#### WHAT IS REQUIRED:
Among the entries, how many lines hold the word "parameter"? Respond with that number only.

Stored items
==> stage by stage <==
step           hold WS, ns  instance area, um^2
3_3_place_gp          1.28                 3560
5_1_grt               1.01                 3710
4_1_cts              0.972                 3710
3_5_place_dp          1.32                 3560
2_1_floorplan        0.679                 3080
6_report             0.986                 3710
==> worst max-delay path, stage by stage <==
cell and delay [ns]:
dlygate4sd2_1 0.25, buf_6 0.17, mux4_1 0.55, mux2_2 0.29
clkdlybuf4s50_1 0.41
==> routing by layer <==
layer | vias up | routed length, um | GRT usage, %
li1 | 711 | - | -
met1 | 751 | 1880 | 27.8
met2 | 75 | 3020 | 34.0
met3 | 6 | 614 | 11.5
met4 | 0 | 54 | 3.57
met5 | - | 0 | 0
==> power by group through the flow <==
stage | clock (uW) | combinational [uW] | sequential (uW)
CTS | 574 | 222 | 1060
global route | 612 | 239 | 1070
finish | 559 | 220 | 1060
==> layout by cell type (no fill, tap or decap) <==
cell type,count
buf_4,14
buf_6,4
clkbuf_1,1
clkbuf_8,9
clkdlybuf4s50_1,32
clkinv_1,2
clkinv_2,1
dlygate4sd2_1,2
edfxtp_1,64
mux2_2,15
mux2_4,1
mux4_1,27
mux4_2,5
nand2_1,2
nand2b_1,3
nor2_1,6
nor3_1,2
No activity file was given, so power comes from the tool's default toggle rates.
### flow/config.mk
export PLATFORM = sky130hd
export DESIGN_NAME = scanner
export DESIGN_NICKNAME = scanner
export VERILOG_FILES = /design/flow/design.v
export SDC_FILE = /design/flow/constraint.sdc
export NUM_CORES = 4
export LEC_CHECK = 1
export CORE_UTILIZATION = 50
### flow/constraint.sdc
current_design scanner

set clk_period 4.1
set clk_io_pct 0.2

create_clock -name clk0 -period $clk_period [get_ports {clk}]

set non_clock_inputs [all_inputs -no_clocks]
set_input_delay [expr $clk_period * $clk_io_pct] -clock clk0 $non_clock_inputs
set_output_delay [expr $clk_period * $clk_io_pct] -clock clk0 [all_outputs]
### flow/design.v
module col_fsm(
				input logic        reset, clk, en,
				output logic [3:0] C,
				output logic	   col_error_led
			  );
	typedef enum logic [2:0]
		{RESET, C0, C1, C2, C3, ERROR}
		statetype;
	statetype state, next_state;
	always_ff @(posedge clk) begin
		if ( ~reset ) state <= RESET;  
		else 		  state <= next_state;  
	end
	always_comb begin
		if ( en ) begin
			case ( state )
				RESET:	 next_state = C0;
				C0: 	 next_state = C1;  
				C1: 	 next_state = C2; 
				C2: 	 next_state = C3;
				C3: 	 next_state = C0;
				ERROR:	 next_state = ERROR;
				default: next_state = ERROR;
			endcase
		end
		else if ( state == RESET ) next_state = RESET;
		else next_state = state;
	end
	always_comb begin
		case ( state )
			RESET:	 C = 4'b0000;
			C0:		 C = 4'b0001;
			C1: 	 C = 4'b0010;
			C2: 	 C = 4'b0100;
			C3:		 C = 4'b1000;
			default: C = 4'b0000;
		endcase
	end
	assign col_error_led = ( state == ERROR );
endmodule
module counter #(
				parameter DEPTH = 7'd32, 
				parameter WIDTH = 3'd4,
				parameter MAXCNT = 26'd24000000  
				) (
				input  logic             clk, reset, en,
				input  logic [DEPTH-1:0]  cnt_goal,        
				input  logic [WIDTH-1:0] in,              
				input  logic [WIDTH-1:0] criterion,       
				output logic             tick             
	);
	logic [DEPTH-1:0] count;
	always_ff @(posedge clk) begin
		if ( ~reset ) count <= 0;  
		else if ( en ) begin                                 
			if ( in == criterion ) count <= count + 1;
			else                   count <= 0;          
		end
		else count <= 0;  
	end
	assign tick = ( count <= MAXCNT ) ? ( count >= cnt_goal ) : 0;
endmodule
module debouncer #(parameter WIDTH = 3'd4) (
				input  logic             clk, reset, en,
				input  logic [WIDTH-1:0] in,
				input  logic [WIDTH-1:0] criterion,
				input  logic [WIDTH-1:0] fail_criterion,   
				input  logic [31:0]      debounce_period,
				output logic             steady, 
				output logic             error
	);
	counter #( 
		.DEPTH   ( 7'd32 ),        
		.WIDTH  ( WIDTH ),         
		.MAXCNT ( 27'd24000000 )  
	) steady_counter (
		.clk       ( clk ),              
		.reset     ( reset ),            
		.en        ( en ),               
		.cnt_goal  ( debounce_period ),  
		.in        ( in ),               
		.criterion ( criterion ),        
		.tick      ( steady )            
	);
	counter #( 
		.DEPTH   ( 7'd32 ),        
		.WIDTH  ( WIDTH ),         
		.MAXCNT ( 27'd24000000 )  
	) error_counter (
		.clk       ( clk ),              
		.reset     ( reset ),            
		.en        ( en ),               
		.cnt_goal  ( debounce_period ),  
		.in        ( in ),               
		.criterion ( fail_criterion ),   
		.tick      ( error )             
	);
endmodule
module scanner(
				input logic        	reset, clk,
				input logic  [3:0] 	R,
				output logic [3:0] 	C,
				output logic [3:0] 	R_out,
				output logic		on_led,
				output logic       	read_error_led,  
				output logic		db_lo_error_led,
				output logic		db_hi_error_led,
				output logic		dbing_led,
				output logic		col_error_led
			  );
	logic        db_en;  
	logic [3:0]  db_criterion;  
	logic [3:0]  db_fail_criterion;  
	logic [31:0] db_period;  
	logic [31:0] db_error_period;  
	logic        db_steady;  
	logic        db_error;   
	logic       col_en;			 
	debouncer #( .WIDTH(3'd4) ) db(
		.clk             ( clk ), 
		.reset           ( reset ),              
		.en              ( db_en ),              
		.in              ( R ),                  
		.criterion       ( db_criterion ),       
		.fail_criterion  ( db_fail_criterion ),  
		.debounce_period ( db_period ),          
		.steady ( db_steady ),              
		.error  ( db_error )                
	);
	scanner_fsm scanner_fsm (
		.clk             	( clk ),             	 
		.reset           	( reset ),           	 
		.R					( R ),					 
		.db_steady     		( db_steady ),           
		.db_error       	( db_error ),       	 
		.R_out  			( R_out ),  			 
		.col_en 			( col_en ), 			 
		.on_led				( on_led ),				 
		.read_error_led  	( read_error_led ),   	 
		.db_lo_error_led	( db_lo_error_led ),  
		.db_hi_error_led	( db_hi_error_led ),  
		.dbing_led			( dbing_led	),		  
		.db_en           	( db_en ),            	 
		.db_criterion		( db_criterion ),      	 
		.db_fail_criterion 	( db_fail_criterion )	 
	);
	col_fsm col(
		.clk             	( clk ),             
		.reset           	( reset ),           
		.en					( col_en ),				 
		.C  				( C ),  			 
		.col_error_led 		( col_error_led )	 
	);	
	assign db_period = 120000;  
endmodule
module scanner_fsm(
				input logic        	reset, clk,
				input logic  [3:0] 	R,
				input  logic       	db_steady,
				input  logic       	db_error,
				output logic [3:0] 	R_out,
				output logic       	col_en,  
				output logic	   	on_led,
				output logic       	read_error_led,  
				output logic		db_lo_error_led,  
				output logic		db_hi_error_led,  
				output logic		dbing_led,		 
				output logic       	db_en,
				output logic [3:0] 	db_criterion,
				output logic [3:0] 	db_fail_criterion
			  );
	logic 		sync_en;
	logic 		synced;
	logic [3:0]	R_db;
	counter #( 
		.DEPTH   ( 3'd4 ),       
		.WIDTH  ( 1'b1 ),        
		.MAXCNT ( 4'd10 ) 		
	) sync_counter (
		.clk       ( clk ),  	 
		.reset     ( reset ),    
		.en        ( sync_en ),  
		.cnt_goal  ( 4'd10 ), 	 
		.in        ( 1'b1 ),     
		.criterion ( 1'b1 ),     
		.tick      ( synced )    
	);
	typedef enum logic [4:0] 
		{RESET, SCAN_COL, SYNC_BUFFER, READ, DEBOUNCE_HIGH, ON, DEBOUNCE_LOW, READ_ERROR, DB_LO_ERROR, DB_HI_ERROR, STATE_ERROR} 
		statetype;
	statetype state, next_state;
	always_ff @(posedge clk) begin
		if ( ~reset ) state <= RESET;  
		else 		  state <= next_state;
	end
	always_comb begin
		case ( state )
			RESET:          						next_state = SCAN_COL;
			SCAN_COL:	   							next_state = SYNC_BUFFER;
			SYNC_BUFFER:   begin
							if		( synced )		next_state = READ;
							else					next_state = SYNC_BUFFER;
						   end
			READ:          begin
							case ( R ) 
								4'b0000: 		  	next_state = SCAN_COL;
								4'b0001: 		  	next_state = DEBOUNCE_HIGH;
								4'b0010: 		  	next_state = DEBOUNCE_HIGH;
								4'b0100: 		  	next_state = DEBOUNCE_HIGH;
								4'b1000: 		  	next_state = DEBOUNCE_HIGH;
								default: 		  	next_state = READ_ERROR;   
							endcase
						   end
			DEBOUNCE_HIGH: begin
							if      ( db_steady ) 	next_state = ON;
							else if ( db_error )  	next_state = DB_HI_ERROR;  
							else                  	next_state = DEBOUNCE_HIGH;  
						   end
			ON:      	   begin
							if ( R == 4'b0000 )	  	next_state = DEBOUNCE_LOW;
							else 				  	next_state = ON;
						   end
			DEBOUNCE_LOW:  begin
							if 		( db_steady ) 	next_state = SCAN_COL;
							else if ( db_error )  	next_state = DB_LO_ERROR;  
							else				  	next_state = DEBOUNCE_LOW;  
						   end
			READ_ERROR:      						next_state = SCAN_COL;  
			DB_HI_ERROR:							next_state = SCAN_COL;  
			DB_LO_ERROR:							next_state = SCAN_COL;  
			STATE_ERROR:							next_state = SCAN_COL;
			default:  							  	next_state = STATE_ERROR;
		endcase
	end
	always_ff @( posedge clk ) begin
		if		( state == RESET )			R_db <= 4'b0000;
		else if ( state == DEBOUNCE_HIGH ) 	R_db <= R;
		else								R_db <= R_db;
	end
	assign R_out			= ( state == ON ) ? R_db : 4'b0000;
	assign col_en			= ( state == SCAN_COL );
	assign on_led 			= ( state == ON );
	assign dbing_led		= db_en;
	assign db_en			= ( state == DEBOUNCE_HIGH || state == DEBOUNCE_LOW );
	assign db_fail_criterion = ( state == DEBOUNCE_LOW ) ? 4'b0001 : 4'b0000;  
	assign sync_en 			= ( state == SYNC_BUFFER );
	always_ff @( posedge clk ) begin
		if		( state == RESET )			db_criterion <= 4'b0000;
		else if ( state == READ ) 			db_criterion <= R; 		 
		else if ( state == DEBOUNCE_LOW ) 	db_criterion <= 4'b0000;
		else								db_criterion <= db_criterion;
	end
	always_ff @( posedge clk ) begin
		if 		( state == RESET ) 			db_hi_error_led <= 0;
		else if ( state == DB_HI_ERROR )	db_hi_error_led <= 1;
		else								db_hi_error_led <= db_hi_error_led;
		if 		( state == RESET ) 			db_lo_error_led <= 0;
		else if ( state == DB_LO_ERROR )	db_lo_error_led <= 1;
		else								db_lo_error_led <= db_lo_error_led;
		if 		( state == RESET ) 			read_error_led <= 0;
		else if ( state == DB_LO_ERROR )	read_error_led <= 1;
		else								read_error_led <= read_error_led;
	end
endmodule
### flow/run.sh
#!/bin/bash
# OpenROAD 26Q1-2900-gdf79404cd8, Yosys 0.63+post, stock flow scripts
make -C /OpenROAD-flow-scripts/flow DESIGN_CONFIG=/design/flow/config.mk WORK_HOME=/design/flow/orfs finish
==> impl_metrics.env <==
# physical design summary
export IMPL_clkLatencyLatePin_ns=0.36
export IMPL_ctsHoldBuffers=0
export IMPL_ys_cells=522
export IMPL_rrSetupSlack_ns=1.72
export IMPL_grt_max_degree=33
export IMPL_adder_share=0.0193
export IMPL_tool_warnings=28
export IMPL_htreeDepth=3
export IMPL_crit_path_end_kind="output port"
export IMPL_vias=3496
export IMPL_ys_sh_mux=0.0159
export IMPL_antenna_cells=0
export IMPL_register_area_mm2=0.00188
export IMPL_ys_area_mm2=0.00440
export IMPL_synthTopCellsByArea="dfxtp_1 43%, nor2_1 7.6%, xor2_1 7.6%"
export IMPL_ys_sh_aoi=0.0831
export IMPL_slew_violations=0
export IMPL_cts_buffers_inserted=9
export IMPL_synthCells=522
export IMPL_areaGrowthSynthToFinish_pct=9.36
export IMPL_hold_violations=0
export IMPL_root_buffer="clkbuf_8"
export IMPL_finalWeightedCongestion=0.881
export IMPL_leakage_nw=1.60
export IMPL_comb_area_mm2=0.00234
export IMPL_finalSetupViolCount=0
export IMPL_synth_simple_gate_area_share=0.297
export IMPL_dp_cells=621
export IMPL_hold_class="reg2reg"
export IMPL_dpl_hpwl_mm=5.81
export IMPL_antenna_found_initial=0
export IMPL_routed_wl_mm=8.59
export IMPL_edf_count=0
export IMPL_wl_met3_um=230
export IMPL_path_buffers=1
export IMPL_avgSynthCellArea_um2=8.43
export IMPL_wl_met2_mm=3.71
export IMPL_flop_cell="dfxtp_1"
export IMPL_layout_drive_gt1_share=0.0564
export IMPL_worstReg2RegStart="db.error_counter.count[2]"
export IMPL_reg2regPathDepth=5
export IMPL_clkTransAtPathRegs_ns=0.10
export IMPL_power_frac_comb=0.017
export IMPL_synth_distinct_cells=52
export IMPL_core_mm2=0.00838
export IMPL_p_int_mw=1.16
export IMPL_fin_cells=637
export IMPL_yosysTopAreaCell="dfxtp_1"
export IMPL_max_slew_margin=0.553
export IMPL_top_area_frac=0.428
export IMPL_min_from="col.state[0]"
export IMPL_drt_pass1_iterations=4
export IMPL_cts_tree="built"
export IMPL_drc=0
export IMPL_grt_setup_unrepaired="no"
export IMPL_holdPathStages=2
export IMPL_die_x_um=95.8
export IMPL_nFillCells=770
export IMPL_postSynth_asyncResetShare=0
export IMPL_die_height_um=95.8
export IMPL_finalInstanceArea_mm2=0.00481
export IMPL_max_slew_worst_pin_slew_ns=0.664
export IMPL_vias_per_cell=5.49
export IMPL_cts_setup_buffers=0
export IMPL_post_cts_resized=0
export IMPL_cts_sinks=94
export IMPL_worstPathArrival_ns=1.59
export IMPL_drtAntennaViolNets=0
export IMPL_grt_pass1_vias=3125
export IMPL_irDropWorstVdd_mv=0.183
export IMPL_setup_ws_ns=1.69
export IMPL_topCombFamilyByArea="simple AND/OR/NAND/NOR gates"
export IMPL_ys_warn_count=4
export IMPL_cp_start_kind="flop"
export IMPL_postSynthSeqShare=0.428
export IMPL_die_area_mm2=0.00917
export IMPL_finClkSkew_ns=0.0111
export IMPL_r2r_end="db.error_counter.count[31]"
export IMPL_clock_fmax_ghz=0.415
export IMPL_placed_area_mm2=0.00463
export IMPL_pre_cts_slack_ns=1.46
export IMPL_fp_util=0.525
export IMPL_critPathMaxFanout=8
export IMPL_run_status="finished clean"
export IMPL_grt_pass1_wl_mm=14.4
export IMPL_grt_ovfl_total=0
export IMPL_fp_row_count=33
export IMPL_ys_sh_xor=0.117
export IMPL_grt_usage=0.202
export IMPL_path_class="reg2out"
export IMPL_portBuffers=19
export IMPL_path_depth=2
export IMPL_detail_route_iter0_violations=102
export IMPL_power_switching_mw=0.364
export IMPL_max_stage_delay_ns=0.57
export IMPL_ctsLongestPathBuffers=2
export IMPL_path_cells="or2_2, clkdlybuf4s50_1"
export IMPL_met1_length_mm=4.55
export IMPL_worstPathRequired_ns=3.28
export IMPL_wl_per_cell_um=13.5
export IMPL_critPathTopFamily="flip-flops"
export IMPL_period_minus_slack_ns=2.41
export IMPL_fin_crit_sh=0.588
export IMPL_finalSetupTns_ns=0
export IMPL_clkPwrFrac=0.377
export IMPL_utilization=0.574
export IMPL_power_density_mw_per_mm2=316
export IMPL_numSynthFlops=94
export IMPL_cp_slowest_cell="dfxtp_1"
export IMPL_sw_frac_of_total=0.239
export IMPL_top_layer="met4"
export IMPL_power_mw=1.52
export IMPL_drv_cap=0
export IMPL_cp_endpoint="dbing_led"
export IMPL_seq_power_share=0.606
export IMPL_netlist_area_mm2=0.00440
export IMPL_ios=20
export IMPL_crit_start="scanner_fsm.state[2]"
export IMPL_whs_ns=0.471
synthesized netlist by cell type, types with 2 or more instances:
master / n
a211o_1: 3
a21oi_1: 20
a31oi_1: 2
and2_1: 10
and3_1: 12
and4_1: 3
buf_2: 2
buf_4: 2
clkbuf_1: 25
dfxtp_1: 94
ha_1: 6
inv_1: 13
mux2i_1: 7
nand2_1: 30
nand3_1: 32
nand4_1: 23
nor2_1: 89
nor3_1: 12
nor3b_1: 4
nor4_1: 12
nor4b_1: 2
o2111ai_1: 2
o21a_1: 2
o21ai_0: 13
o31ai_1: 6
or2_2: 2
or3_1: 7
or4_1: 6
xnor2_1: 21
xor2_1: 38
worst min-delay path, cell delays in order, from the launching register on:
cell and delay, ns:
dfxtp_1 0.33, inv_1 0.05, o21ai_0 0.06
cell usage in the layout (no fill, tap or decap), drive strengths merged, types with 6 or more instances in the layout:
master         synthesis  routed
o31ai                  6       6
clkdlybuf4s50          0      19
dfxtp                 94      94
a21oi                 20      20
and3                  12      12
mux2i                  7       7
nand2                 30      30
xor2                  38      38
clkbuf                25       9
inv                   13      17
and2                  10      10
or4                    7       7
nand3                 32      32
nor4                  13      13
ha                     6       6
o21ai                 13      13
or3                    8       8
nor2                  89      89
nor3                  12      12
xnor2                 21      21
nand4                 24      24
layout make-up:
cell class	instances	area share
timing repair buffer	23	0.0458
multi-input combinational	385	0.488
sequential	94	0.391
tap	105	0.0273
clock buffer	9	0.0258
inverter	14	0.0109
clock inverter	7	0.0114
worst min path at each step:
stage                 slack, ns                                end
final                      0.47                       col.state[0]
after global routing       0.49  scanner_fsm.sync_counter.count[0]
after CTS                  0.47                       col.state[0]
kinds of logic after synthesis:
family	Yosys count
AOI/OAI and AO/OA	57
and+or+nand+nor	255
xor gates and xnor gates	59
adders and majority gates	7
muxes	7
DFF	94
buffers and inverters	43
power by group through the flow:
stage / sequential [mW] / combinational (mW) / clock, mW
6_report: 0.922 / 0.0255 / 0.573
5_1_grt: 0.923 / 0.0287 / 0.630
4_1_cts: 0.922 / 0.0255 / 0.592
sequential cells by signal, indices dropped and copies added (netlist names):
register and cells:
db.error_counter.count 32, db.steady_counter.count 32, scanner_fsm.state 10, col.state 6, scanner_fsm.R_db 4, scanner_fsm.db_criterion 4, scanner_fsm.sync_counter.count 4, scanner_fsm.db_hi_error_led 1
scanner_fsm.read_error_led 1
metal layers:
metal,global-route usage,vias up
met5,0,-
met4,0.0274,0
met3,0.0249,8
met2,0.308,53
met1,0.323,1603
li1,-,1832
No activity file was given, so power comes from the tool's default toggle rates.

#### SOLUTION TO THE PROBLEM:
4